__Task requirements__
For every line in the records that has the word "freeze", make a copy.

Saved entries
·····
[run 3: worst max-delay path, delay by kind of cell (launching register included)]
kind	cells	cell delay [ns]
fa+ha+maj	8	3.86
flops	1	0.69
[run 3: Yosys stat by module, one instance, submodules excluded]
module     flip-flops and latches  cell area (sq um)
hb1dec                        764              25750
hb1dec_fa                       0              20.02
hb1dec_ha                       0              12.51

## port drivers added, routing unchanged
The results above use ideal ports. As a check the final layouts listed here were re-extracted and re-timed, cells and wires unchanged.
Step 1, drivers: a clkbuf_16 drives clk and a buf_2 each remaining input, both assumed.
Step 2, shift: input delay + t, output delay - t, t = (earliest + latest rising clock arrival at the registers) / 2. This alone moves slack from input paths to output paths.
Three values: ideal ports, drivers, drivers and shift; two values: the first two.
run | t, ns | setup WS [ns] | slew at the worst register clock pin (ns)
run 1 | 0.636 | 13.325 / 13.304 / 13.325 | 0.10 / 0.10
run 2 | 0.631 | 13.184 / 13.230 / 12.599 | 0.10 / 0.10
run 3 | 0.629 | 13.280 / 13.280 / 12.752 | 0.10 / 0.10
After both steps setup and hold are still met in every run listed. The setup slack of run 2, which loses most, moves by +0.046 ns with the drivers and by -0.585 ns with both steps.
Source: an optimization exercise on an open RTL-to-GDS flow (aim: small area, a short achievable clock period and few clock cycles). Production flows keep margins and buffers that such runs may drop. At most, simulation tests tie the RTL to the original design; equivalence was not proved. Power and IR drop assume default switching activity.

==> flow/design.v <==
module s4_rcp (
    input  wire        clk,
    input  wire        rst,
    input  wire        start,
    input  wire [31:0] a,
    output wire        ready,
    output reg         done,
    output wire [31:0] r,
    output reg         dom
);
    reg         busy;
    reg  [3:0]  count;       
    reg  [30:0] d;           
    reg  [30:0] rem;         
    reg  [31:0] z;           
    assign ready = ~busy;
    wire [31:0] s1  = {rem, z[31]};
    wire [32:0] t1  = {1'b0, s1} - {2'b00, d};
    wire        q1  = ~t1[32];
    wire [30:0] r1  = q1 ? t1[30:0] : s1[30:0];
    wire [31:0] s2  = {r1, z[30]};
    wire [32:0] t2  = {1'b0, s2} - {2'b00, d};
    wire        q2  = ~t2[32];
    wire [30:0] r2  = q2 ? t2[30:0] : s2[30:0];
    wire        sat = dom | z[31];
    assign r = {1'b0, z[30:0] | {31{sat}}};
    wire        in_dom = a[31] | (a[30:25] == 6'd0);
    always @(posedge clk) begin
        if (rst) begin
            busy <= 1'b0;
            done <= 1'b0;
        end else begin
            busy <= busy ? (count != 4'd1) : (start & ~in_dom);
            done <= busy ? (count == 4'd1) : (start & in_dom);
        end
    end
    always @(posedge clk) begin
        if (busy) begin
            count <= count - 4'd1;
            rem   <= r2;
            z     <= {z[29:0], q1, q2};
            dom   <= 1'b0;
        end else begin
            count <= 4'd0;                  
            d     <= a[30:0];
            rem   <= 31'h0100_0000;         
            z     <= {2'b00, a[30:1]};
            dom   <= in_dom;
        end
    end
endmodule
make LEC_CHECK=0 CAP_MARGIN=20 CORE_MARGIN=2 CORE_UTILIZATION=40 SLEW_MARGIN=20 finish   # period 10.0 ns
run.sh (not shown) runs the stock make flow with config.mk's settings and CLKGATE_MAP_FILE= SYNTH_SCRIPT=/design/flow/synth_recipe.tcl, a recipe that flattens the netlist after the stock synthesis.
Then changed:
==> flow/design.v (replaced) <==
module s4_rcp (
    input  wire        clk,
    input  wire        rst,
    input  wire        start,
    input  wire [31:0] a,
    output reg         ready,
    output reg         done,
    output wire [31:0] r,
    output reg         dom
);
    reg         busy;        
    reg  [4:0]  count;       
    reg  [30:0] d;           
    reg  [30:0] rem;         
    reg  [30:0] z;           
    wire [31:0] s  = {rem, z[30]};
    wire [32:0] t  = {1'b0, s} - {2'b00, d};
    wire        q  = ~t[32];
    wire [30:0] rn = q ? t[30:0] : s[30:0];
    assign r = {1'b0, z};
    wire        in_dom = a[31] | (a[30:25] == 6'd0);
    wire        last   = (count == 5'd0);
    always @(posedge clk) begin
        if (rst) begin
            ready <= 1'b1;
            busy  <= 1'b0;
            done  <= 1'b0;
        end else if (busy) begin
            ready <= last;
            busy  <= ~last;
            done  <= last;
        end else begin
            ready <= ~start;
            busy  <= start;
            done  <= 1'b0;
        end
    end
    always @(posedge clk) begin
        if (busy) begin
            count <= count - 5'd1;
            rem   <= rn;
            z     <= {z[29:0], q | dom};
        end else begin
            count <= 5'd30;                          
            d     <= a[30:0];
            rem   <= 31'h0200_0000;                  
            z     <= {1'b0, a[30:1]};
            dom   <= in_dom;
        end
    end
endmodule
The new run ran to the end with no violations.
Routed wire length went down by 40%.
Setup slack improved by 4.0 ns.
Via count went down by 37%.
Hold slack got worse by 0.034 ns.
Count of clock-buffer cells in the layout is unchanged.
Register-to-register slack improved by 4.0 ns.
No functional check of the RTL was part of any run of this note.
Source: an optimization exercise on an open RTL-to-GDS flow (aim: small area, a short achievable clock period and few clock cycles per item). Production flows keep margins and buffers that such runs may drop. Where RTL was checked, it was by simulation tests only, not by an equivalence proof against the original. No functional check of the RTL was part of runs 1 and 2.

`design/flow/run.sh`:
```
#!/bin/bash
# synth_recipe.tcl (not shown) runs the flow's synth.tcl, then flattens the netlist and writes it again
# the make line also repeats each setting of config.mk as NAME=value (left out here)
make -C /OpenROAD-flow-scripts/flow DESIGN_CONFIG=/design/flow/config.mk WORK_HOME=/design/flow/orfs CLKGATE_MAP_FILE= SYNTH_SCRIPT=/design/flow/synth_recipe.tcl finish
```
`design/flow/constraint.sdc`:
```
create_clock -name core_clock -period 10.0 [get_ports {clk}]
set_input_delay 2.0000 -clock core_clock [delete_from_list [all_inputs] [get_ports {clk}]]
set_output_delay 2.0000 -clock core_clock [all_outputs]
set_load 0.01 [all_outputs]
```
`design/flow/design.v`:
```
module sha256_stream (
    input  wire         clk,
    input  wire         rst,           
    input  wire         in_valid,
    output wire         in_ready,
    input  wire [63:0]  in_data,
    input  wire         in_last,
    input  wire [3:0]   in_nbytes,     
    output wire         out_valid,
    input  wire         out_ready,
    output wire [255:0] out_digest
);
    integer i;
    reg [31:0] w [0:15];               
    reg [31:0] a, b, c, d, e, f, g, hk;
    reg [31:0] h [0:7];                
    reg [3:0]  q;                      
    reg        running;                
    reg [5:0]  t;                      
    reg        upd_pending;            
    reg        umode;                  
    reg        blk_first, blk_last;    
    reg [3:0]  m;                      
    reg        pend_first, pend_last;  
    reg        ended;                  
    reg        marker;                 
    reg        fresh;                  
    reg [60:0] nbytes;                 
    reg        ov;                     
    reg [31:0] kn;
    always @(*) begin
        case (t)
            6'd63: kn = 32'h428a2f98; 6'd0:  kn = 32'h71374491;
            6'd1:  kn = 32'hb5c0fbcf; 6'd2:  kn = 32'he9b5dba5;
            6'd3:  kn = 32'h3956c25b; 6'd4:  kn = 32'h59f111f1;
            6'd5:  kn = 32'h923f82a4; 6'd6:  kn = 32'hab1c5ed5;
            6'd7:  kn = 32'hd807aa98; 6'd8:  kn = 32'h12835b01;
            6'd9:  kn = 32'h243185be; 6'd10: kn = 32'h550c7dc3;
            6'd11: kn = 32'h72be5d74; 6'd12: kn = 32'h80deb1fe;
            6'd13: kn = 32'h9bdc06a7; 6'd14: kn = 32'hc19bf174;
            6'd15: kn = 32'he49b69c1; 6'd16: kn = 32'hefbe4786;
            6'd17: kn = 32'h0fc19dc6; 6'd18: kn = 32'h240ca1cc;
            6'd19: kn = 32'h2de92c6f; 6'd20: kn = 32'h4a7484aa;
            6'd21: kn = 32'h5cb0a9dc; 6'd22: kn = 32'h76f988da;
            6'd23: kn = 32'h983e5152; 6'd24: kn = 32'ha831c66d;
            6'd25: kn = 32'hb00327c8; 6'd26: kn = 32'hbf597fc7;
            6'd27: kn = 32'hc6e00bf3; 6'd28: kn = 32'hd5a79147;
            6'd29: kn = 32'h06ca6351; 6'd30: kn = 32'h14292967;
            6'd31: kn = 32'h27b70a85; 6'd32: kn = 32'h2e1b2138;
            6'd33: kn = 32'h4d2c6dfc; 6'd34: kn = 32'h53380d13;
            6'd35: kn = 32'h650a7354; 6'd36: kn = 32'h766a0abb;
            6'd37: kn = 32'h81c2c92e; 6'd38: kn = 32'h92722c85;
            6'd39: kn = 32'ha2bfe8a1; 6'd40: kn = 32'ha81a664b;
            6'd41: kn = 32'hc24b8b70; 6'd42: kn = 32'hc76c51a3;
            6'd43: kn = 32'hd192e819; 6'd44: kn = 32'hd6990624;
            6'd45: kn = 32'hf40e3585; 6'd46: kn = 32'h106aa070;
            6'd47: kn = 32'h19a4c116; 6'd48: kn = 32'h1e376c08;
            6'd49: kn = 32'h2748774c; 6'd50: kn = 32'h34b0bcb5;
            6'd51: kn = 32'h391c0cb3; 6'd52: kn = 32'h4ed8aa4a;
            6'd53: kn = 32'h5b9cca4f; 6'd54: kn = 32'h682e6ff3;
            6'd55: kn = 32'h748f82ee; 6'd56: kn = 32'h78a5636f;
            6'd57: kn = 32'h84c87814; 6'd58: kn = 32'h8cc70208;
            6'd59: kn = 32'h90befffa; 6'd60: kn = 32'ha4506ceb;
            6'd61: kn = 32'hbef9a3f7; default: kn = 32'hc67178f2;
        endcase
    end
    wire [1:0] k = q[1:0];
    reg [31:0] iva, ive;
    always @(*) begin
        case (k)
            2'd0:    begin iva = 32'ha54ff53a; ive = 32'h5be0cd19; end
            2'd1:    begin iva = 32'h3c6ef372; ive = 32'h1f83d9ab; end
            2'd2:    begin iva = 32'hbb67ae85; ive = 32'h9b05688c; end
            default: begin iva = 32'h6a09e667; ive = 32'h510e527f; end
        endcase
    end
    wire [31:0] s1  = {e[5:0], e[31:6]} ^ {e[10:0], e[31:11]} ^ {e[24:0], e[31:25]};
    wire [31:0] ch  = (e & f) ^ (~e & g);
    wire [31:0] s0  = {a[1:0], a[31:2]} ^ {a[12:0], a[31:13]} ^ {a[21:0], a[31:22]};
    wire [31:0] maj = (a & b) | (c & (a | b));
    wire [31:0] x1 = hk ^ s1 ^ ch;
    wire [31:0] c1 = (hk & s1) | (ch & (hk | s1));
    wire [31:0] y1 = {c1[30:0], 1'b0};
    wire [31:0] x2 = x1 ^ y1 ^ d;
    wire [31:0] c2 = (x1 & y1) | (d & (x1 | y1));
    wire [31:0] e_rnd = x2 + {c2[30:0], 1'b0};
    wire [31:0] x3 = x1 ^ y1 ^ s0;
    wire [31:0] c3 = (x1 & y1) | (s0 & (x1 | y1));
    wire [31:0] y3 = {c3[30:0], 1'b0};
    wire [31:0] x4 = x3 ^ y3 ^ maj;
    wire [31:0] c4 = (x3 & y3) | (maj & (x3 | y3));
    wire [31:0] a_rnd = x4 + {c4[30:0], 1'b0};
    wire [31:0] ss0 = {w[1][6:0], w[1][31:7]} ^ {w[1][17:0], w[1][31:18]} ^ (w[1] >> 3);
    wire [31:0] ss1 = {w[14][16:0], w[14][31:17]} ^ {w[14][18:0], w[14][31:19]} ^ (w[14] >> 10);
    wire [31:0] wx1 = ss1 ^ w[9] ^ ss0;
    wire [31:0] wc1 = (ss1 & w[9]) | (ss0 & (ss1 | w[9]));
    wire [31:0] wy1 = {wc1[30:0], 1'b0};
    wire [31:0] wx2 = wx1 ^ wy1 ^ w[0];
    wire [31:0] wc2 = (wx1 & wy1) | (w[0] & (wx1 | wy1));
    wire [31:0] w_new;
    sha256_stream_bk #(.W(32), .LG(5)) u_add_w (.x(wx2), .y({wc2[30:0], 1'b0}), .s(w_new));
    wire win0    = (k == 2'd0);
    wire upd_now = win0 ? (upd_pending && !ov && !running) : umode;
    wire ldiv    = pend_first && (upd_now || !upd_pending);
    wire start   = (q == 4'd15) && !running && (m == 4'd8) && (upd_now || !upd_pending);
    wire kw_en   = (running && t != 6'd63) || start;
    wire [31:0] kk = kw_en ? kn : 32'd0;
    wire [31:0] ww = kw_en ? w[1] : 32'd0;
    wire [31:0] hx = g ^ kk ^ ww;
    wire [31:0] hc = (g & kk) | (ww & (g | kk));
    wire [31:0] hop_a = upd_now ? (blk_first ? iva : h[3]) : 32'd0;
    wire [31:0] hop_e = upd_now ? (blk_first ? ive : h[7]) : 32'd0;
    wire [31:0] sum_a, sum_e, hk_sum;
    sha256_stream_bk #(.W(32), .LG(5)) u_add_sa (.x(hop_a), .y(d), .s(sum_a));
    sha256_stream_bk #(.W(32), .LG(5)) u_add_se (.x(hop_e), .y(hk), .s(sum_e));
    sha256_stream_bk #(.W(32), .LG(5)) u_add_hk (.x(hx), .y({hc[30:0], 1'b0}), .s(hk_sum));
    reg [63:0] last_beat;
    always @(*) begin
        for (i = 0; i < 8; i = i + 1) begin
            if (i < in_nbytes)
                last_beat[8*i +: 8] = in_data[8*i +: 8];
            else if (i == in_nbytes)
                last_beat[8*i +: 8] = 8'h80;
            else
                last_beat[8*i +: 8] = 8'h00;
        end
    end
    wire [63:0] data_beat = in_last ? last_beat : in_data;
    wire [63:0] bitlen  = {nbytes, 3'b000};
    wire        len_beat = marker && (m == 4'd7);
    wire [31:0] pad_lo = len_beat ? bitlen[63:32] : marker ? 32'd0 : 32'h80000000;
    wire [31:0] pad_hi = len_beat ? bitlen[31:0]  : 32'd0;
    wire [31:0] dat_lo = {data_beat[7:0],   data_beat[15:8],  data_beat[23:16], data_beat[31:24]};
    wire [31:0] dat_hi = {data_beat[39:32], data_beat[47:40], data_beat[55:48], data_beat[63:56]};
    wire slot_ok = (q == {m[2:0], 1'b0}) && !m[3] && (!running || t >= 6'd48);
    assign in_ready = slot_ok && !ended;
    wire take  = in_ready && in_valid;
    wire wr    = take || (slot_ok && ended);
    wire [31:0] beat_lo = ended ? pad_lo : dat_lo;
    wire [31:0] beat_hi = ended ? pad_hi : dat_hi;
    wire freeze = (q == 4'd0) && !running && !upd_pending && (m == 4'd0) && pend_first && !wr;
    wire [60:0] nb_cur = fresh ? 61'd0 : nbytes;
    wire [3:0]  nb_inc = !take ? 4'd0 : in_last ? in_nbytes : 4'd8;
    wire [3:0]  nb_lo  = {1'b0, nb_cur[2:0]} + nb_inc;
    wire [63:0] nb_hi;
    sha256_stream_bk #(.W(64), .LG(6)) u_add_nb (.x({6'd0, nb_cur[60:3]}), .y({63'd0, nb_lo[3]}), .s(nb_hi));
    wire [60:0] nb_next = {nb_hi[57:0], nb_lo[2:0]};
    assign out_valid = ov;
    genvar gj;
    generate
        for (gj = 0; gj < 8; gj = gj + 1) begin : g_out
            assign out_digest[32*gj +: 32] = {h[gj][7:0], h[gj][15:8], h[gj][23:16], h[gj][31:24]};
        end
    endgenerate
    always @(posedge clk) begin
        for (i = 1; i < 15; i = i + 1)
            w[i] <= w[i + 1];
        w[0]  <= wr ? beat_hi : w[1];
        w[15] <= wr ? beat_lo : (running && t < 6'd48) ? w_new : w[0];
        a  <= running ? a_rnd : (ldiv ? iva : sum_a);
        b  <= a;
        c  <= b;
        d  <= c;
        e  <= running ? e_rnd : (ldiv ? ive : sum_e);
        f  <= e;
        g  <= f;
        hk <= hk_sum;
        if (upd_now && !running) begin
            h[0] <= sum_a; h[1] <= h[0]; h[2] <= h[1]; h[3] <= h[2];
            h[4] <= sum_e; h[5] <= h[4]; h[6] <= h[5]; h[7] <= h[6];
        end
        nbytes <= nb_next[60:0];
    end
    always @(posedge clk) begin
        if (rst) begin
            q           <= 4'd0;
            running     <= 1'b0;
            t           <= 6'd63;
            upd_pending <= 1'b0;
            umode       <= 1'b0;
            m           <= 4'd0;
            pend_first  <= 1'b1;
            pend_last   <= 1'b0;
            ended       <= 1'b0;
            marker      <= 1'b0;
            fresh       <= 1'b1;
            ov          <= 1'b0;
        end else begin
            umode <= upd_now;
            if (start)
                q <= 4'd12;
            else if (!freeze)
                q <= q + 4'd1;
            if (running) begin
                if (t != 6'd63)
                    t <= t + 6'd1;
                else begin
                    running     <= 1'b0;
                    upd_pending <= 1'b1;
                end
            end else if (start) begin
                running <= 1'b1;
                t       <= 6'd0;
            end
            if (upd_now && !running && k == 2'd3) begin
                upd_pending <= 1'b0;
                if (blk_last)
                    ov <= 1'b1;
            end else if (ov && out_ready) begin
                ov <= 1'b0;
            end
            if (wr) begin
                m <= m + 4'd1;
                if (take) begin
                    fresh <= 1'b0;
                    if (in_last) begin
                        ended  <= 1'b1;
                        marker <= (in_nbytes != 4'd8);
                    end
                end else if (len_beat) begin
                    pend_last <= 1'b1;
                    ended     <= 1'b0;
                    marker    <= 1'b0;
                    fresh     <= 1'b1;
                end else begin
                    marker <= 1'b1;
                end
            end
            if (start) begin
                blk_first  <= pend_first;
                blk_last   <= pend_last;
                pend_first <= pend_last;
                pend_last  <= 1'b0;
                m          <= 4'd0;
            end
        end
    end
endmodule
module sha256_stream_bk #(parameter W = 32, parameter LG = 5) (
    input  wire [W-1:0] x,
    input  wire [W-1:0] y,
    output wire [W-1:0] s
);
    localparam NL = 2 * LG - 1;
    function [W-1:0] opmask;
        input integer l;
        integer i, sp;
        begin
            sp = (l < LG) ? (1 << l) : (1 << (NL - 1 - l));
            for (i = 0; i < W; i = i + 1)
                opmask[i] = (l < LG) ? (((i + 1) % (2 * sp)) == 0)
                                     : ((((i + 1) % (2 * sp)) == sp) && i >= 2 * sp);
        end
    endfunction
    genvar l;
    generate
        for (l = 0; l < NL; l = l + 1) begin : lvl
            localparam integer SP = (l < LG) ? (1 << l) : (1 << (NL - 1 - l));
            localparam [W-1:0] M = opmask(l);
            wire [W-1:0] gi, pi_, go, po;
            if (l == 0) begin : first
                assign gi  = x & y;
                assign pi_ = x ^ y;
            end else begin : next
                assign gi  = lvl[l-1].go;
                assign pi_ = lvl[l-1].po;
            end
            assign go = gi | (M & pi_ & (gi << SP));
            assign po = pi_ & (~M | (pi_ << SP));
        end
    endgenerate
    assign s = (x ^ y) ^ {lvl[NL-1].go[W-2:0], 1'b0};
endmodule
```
·····
__Solution to this exercise__
    wire freeze = (q == 4'd0) && !running && !upd_pending && (m == 4'd0) && pend_first && !wr;
            else if (!freeze)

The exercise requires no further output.